POT: municipios, comunidades y territorio

Según el grupo intergubernamental de Expertos sobre el Cambio Climático, creado por las Naciones Unidas y la Organización Meteorológica Mundial, uno de los efectos del calentamiento global es que se alteran las corrientes de los vientos y con ellas el desplazamiento de las nubes.

A todos nos sorprende que este enero —y enero en Colombia es tradicionalmente el mes del verano— nos haya traído aguaceros inesperados. Cada año, el clima parece menos predecible. Ya no sabemos si vestirnos para protegernos del sol o de la lluvia. La inestabilidad meteorológica, consecuencia del cambio climático, es algo que va a continuar en el tiempo. La ciudadanía, así como las distintas instituciones del poder público, desde los gobiernos locales hasta el nacional, deben tomar medidas serias y consistentes frente a este fenómeno que llega para quedarse. En las zonas tropicales se intensificarán las lluvias en algunos lugares y disminuirán en otros. Las lluvias serán fuertes, torrenciales y llegarán en momentos inesperados del año.

Los gobiernos, las comunidades y los individuos tenemos muchas tareas pendientes. En esta columna llamaré la atención sobre un asunto importante que se encuentra en un momento crítico: los planes de ordenamiento territorial municipal (POT). Todos los municipios de Colombia están revisando sus POT o sus esquemas de ordenamiento territorial (EOT): se trata de una oportunidad única para que la variable ambiental sea seriamente considerada.

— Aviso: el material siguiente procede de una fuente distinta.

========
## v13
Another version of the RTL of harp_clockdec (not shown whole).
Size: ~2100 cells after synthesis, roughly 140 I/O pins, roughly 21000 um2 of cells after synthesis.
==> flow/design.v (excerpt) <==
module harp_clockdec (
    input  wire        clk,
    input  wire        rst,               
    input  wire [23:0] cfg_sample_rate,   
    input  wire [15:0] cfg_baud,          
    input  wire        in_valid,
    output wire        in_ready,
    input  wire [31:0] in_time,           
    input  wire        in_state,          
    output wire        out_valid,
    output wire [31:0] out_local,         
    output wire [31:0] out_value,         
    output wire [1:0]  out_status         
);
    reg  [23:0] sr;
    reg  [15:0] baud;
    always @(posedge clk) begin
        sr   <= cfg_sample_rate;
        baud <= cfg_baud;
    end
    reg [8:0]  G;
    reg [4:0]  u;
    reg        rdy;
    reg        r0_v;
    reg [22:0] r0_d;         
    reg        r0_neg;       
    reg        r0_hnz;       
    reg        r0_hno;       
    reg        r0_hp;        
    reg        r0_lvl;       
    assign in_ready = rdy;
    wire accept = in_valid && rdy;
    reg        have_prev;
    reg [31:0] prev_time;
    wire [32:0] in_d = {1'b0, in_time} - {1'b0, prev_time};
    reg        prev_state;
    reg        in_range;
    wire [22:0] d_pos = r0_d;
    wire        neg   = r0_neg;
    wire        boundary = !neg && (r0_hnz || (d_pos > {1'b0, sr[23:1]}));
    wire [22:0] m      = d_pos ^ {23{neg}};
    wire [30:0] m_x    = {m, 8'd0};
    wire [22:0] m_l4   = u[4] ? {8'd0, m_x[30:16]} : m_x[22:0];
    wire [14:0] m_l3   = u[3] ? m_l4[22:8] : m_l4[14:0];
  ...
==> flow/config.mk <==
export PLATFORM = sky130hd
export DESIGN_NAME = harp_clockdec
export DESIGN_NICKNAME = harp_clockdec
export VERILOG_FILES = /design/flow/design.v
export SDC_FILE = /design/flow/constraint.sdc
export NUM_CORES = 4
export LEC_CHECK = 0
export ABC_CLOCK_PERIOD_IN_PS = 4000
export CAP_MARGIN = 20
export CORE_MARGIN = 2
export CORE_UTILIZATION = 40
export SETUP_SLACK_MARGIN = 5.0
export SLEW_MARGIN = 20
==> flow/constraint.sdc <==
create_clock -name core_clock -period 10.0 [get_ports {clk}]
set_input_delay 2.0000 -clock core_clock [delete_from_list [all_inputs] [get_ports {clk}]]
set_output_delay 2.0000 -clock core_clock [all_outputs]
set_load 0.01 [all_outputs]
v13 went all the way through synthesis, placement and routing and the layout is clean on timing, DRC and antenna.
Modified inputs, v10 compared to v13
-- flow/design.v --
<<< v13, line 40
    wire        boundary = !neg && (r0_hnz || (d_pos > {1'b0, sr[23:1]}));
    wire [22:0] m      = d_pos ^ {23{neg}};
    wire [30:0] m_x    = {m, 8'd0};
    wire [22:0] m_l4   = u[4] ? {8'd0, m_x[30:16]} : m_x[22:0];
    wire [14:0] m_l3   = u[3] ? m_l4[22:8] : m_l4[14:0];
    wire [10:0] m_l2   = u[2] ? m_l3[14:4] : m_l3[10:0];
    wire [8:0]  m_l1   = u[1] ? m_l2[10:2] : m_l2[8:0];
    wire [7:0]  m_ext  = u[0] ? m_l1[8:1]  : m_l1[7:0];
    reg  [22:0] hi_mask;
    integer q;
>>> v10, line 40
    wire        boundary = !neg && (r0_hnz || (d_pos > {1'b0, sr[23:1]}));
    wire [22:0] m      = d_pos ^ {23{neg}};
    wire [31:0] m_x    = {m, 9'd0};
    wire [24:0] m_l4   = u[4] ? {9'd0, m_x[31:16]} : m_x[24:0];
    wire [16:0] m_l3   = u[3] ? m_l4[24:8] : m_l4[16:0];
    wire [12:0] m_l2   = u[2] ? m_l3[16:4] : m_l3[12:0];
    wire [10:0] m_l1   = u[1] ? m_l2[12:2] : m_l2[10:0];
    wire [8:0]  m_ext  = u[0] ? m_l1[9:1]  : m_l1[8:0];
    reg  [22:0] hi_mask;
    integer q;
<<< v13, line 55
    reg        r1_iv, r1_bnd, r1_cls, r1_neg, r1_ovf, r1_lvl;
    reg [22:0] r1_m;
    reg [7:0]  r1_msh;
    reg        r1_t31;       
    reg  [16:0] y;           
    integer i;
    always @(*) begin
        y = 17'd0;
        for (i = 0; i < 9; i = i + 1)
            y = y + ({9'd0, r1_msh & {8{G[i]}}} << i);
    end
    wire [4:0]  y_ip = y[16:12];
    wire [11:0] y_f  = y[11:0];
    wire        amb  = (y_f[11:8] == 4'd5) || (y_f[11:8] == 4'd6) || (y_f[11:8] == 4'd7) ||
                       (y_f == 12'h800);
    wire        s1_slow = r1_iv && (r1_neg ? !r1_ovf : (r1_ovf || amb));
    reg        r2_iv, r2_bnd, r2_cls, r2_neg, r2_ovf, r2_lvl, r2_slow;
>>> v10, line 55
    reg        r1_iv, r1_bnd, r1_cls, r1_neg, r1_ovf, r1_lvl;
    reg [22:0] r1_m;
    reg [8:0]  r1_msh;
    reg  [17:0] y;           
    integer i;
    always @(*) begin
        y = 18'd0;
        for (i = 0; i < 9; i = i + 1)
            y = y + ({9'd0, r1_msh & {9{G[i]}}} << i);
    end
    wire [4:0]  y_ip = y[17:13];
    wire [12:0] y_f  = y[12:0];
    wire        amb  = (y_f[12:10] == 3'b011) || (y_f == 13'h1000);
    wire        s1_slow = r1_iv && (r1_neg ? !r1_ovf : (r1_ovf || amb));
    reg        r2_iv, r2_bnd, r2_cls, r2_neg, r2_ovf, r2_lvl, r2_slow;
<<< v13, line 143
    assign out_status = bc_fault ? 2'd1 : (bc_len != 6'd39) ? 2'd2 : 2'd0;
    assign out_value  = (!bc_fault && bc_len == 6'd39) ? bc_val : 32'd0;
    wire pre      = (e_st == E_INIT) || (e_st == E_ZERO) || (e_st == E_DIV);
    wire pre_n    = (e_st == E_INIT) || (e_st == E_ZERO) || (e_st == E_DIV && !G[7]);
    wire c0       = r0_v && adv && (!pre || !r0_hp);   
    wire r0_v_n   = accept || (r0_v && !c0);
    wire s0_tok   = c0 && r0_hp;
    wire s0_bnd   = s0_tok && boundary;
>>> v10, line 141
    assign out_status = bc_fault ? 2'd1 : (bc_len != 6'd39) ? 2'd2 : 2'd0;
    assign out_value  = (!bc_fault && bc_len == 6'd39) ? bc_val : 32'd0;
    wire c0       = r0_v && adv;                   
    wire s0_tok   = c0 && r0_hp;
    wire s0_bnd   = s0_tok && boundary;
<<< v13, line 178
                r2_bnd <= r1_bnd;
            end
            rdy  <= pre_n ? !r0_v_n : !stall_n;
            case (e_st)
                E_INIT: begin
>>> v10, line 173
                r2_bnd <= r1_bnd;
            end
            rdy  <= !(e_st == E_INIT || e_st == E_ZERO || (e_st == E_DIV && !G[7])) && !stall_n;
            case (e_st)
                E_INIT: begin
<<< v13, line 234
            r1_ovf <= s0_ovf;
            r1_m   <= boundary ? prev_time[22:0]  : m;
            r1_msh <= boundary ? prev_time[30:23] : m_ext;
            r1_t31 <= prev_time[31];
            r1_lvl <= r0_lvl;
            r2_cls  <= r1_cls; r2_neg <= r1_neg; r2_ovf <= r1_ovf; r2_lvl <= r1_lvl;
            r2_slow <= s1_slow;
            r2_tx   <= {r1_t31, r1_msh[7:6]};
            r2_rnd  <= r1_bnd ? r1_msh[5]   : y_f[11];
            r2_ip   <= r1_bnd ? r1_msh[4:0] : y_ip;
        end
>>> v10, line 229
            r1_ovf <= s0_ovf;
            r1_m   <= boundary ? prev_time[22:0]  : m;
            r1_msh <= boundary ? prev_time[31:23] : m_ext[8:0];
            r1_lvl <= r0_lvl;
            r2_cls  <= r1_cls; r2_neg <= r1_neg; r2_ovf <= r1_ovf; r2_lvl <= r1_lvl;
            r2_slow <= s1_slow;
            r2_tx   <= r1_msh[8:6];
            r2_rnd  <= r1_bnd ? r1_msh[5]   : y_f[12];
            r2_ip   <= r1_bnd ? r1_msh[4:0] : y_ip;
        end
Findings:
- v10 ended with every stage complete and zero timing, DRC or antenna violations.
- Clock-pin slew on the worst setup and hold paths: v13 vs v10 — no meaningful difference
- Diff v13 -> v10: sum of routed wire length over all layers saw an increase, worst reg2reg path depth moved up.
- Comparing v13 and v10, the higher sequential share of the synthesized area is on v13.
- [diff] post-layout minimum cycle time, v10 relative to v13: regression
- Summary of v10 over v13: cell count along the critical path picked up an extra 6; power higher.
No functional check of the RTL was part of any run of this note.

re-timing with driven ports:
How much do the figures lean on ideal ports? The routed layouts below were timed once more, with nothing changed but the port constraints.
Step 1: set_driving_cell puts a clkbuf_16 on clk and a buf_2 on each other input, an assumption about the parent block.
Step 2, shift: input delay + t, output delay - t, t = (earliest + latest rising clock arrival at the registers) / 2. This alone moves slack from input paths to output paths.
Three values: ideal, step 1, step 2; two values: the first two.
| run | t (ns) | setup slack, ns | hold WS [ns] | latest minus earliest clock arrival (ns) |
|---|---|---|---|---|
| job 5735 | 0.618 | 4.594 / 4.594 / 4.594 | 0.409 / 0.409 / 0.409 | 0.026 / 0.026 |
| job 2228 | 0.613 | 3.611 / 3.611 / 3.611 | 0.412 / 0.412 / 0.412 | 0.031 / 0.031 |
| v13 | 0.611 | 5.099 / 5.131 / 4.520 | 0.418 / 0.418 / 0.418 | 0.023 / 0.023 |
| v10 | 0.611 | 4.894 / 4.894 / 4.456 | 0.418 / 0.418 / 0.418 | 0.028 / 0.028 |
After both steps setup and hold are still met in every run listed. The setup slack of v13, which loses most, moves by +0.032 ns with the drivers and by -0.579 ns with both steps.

Hay medidas simples que deben tomarse en todo el territorio nacional y que no requieren de grandes estudios que confirmen su pertinencia: no podemos seguir secando los pantanos, ni invadiendo para construcción o uso agropecuario los humedales y las rondas de los ríos. Esto no puede pasar ni en la alta montaña (sólo para mencionar algunos lugares muy importantes, hay ejemplos dramáticos en los páramos de Chita, Güicán y Cocuy, o en los de Sumapaz), ni en la media montaña (el caso de Ubaté y Suesca), ni en las tierras bajas (pensemos en las múltiples ciénagas del los ríos Cauca y Magdalena). La recuperación de los reguladores naturales de las cuencas, incluyendo la reforestación de las riberas de ríos y quebradas, no lograrán evitar los efectos del cambio climático, pero sí los disminuirán. Actualmente, no podemos ser indiferentes cuando el vecino destruye un bosque ribereño que protege una quebrada, cuando las CAR no reaccionan ante la destrucción de una cuenca, o cuando un consejo municipal aprueba la construcción de una urbanización o una universidad en un humedal o en la ribera de un río.

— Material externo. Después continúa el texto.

Context: an optimization exercise on an open-source flow, tuned for small area, a short achievable clock period and few clock cycles per item. The choices shown serve that exercise and are no tape-out recipe.
In this exercise RTL edits were held to simulation tests only and were not proved equivalent to the original.
Power and IR drop assume default switching activity.

==> flow/design.v (excerpt) <==
module sc_reduce (
    input  wire         clk,
    input  wire         rst,
    input  wire         in_valid,
    output wire         in_ready,
    input  wire [255:0] in_data,
    output wire         out_valid,
    input  wire         out_ready,
    output wire [255:0] out_data
);
    reg         v;       
    reg         fx;      
    reg [252:0] r;       
    reg         rb;      
    wire hold = v & ~out_ready;          
    wire [3:0]   h  = in_data[255:252];
    wire [128:0] xl = (fx | hold) ? r[128:0] : in_data[128:0];
    wire [122:0] xu = in_data[251:129];
    reg  [128:0] th;     
    always @(*) begin
        case (h)
            4'd0: th = 129'h0;
            4'd1: th = 129'h14def9dea2f79cd65812631a5cf5d3ed;
            4'd2: th = 129'h29bdf3bd45ef39acb024c634b9eba7da;
            4'd3: th = 129'h3e9ced9be8e6d6830837294f16e17bc7;
            4'd4: th = 129'h537be77a8bde735960498c6973d74fb4;
            4'd5: th = 129'h685ae1592ed6102fb85bef83d0cd23a1;
            4'd6: th = 129'h7d39db37d1cdad06106e529e2dc2f78e;
            4'd7: th = 129'h9218d51674c549dc6880b5b88ab8cb7b;
            4'd8: th = 129'ha6f7cef517bce6b2c09318d2e7ae9f68;
            4'd9: th = 129'hbbd6c8d3bab4838918a57bed44a47355;
            4'd10: th = 129'hd0b5c2b25dac205f70b7df07a19a4742;
            4'd11: th = 129'he594bc9100a3bd35c8ca4221fe901b2f;
            4'd12: th = 129'hfa73b66fa39b5a0c20dca53c5b85ef1c;
            4'd13: th = 129'h10f52b04e4692f6e278ef0856b87bc309;
            4'd14: th = 129'h12431aa2ce98a93b8d1016b71157196f6;
            4'd15: th = 129'h13910a40b8c82308f2913ce8b72676ae3;
            default: th = 129'h0;
        endcase
    end
    wire [128:0] t = fx ? 129'h1eb2106215d086329a7ed9ce5a30a2c13 : hold ? 129'd0 : th;    
    wire [128:0] d_g;
    wire [128:0] d_k;
    assign d_g = xl & ~t;   
    assign d_k = ~(xl ^ t);  
    wire d_G0_0 = d_g[3] | d_k[3] & (d_g[2] | d_k[2] & (d_g[1] | d_k[1] & (d_g[0])));
    wire d_P0_0 = d_k[3] & d_k[2] & d_k[1] & d_k[0];
  ...
==> flow/config.mk <==
export PLATFORM = sky130hd
export DESIGN_NAME = sc_reduce
export DESIGN_NICKNAME = sc_reduce
export VERILOG_FILES = /design/flow/design.v
export SDC_FILE = /design/flow/constraint.sdc
export NUM_CORES = 4
export LEC_CHECK = 0
export ABC_AREA = 1
export CAP_MARGIN = 20
export CORE_MARGIN = 2
export CORE_UTILIZATION = 40
export SETUP_SLACK_MARGIN = 5
export SLEW_MARGIN = 20
export SYNTH_HIERARCHICAL = 1
==> flow/constraint.sdc <==
create_clock -name core_clock -period 10.0 [get_ports {clk}]
set_input_delay 2.0000 -clock core_clock [delete_from_list [all_inputs] [get_ports {clk}]]
set_output_delay 2.0000 -clock core_clock [all_outputs]
set_load 0.01 [all_outputs]
standard.sh (not shown) runs the stock make flow with config.mk's settings and CLKGATE_MAP_FILE= SYNTH_SCRIPT=/design/flow/synth_recipe.tcl, a recipe that flattens the netlist after the stock synthesis.
==> flow/flow/run.sh <==
#!/bin/bash
# Layout flow: the standard layout (standard.sh), with two changes:
#  - synthesis without the full/half-adder extraction (ADDER_MAP_FILE empty),
#    so ABC maps the hand-built prefix adder itself;
#  - port buffers are buf_1 cells.
# Every register, its name and cell type are those of the standard synthesis.
set -euo pipefail
bash standard.sh ADDER_MAP_FILE= \
  'BUFFER_PORTS_ARGS=-buffer_cell sky130_fd_sc_hd__buf_1' \
  finish > flow_make.log 2>&1
Testbench counts at the start, summed over its fixed seeds: cycles 1,608, values 1,600.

El cambio climático está transformando la gestión ambiental, pues sus implicaciones son de gran impacto social y económico. Los POT tienen una gran importancia para todos, no sólo para los urbanizadores o los industriales, sino también para los ciudadanos del común. Muchos intereses se mueven en torno a este tema y debemos estar alerta para que primen los intereses comunitarios. El Estado, el Sistema Nacional Ambiental y la ciudadanía tenemos que asumir con seriedad la definición y ejecución de los POT; las deficiencias de su aplicación han generado desastres que hubieran podido evitarse si en un principio hubiésemos sido serios con la aplicación de las normas. Los próximos tres meses son definitivos para redefinir los POT y los EOT: ¡que sea esta una buena oportunidad para poner a prueba nuestra capacidad y nuestro derecho de participar!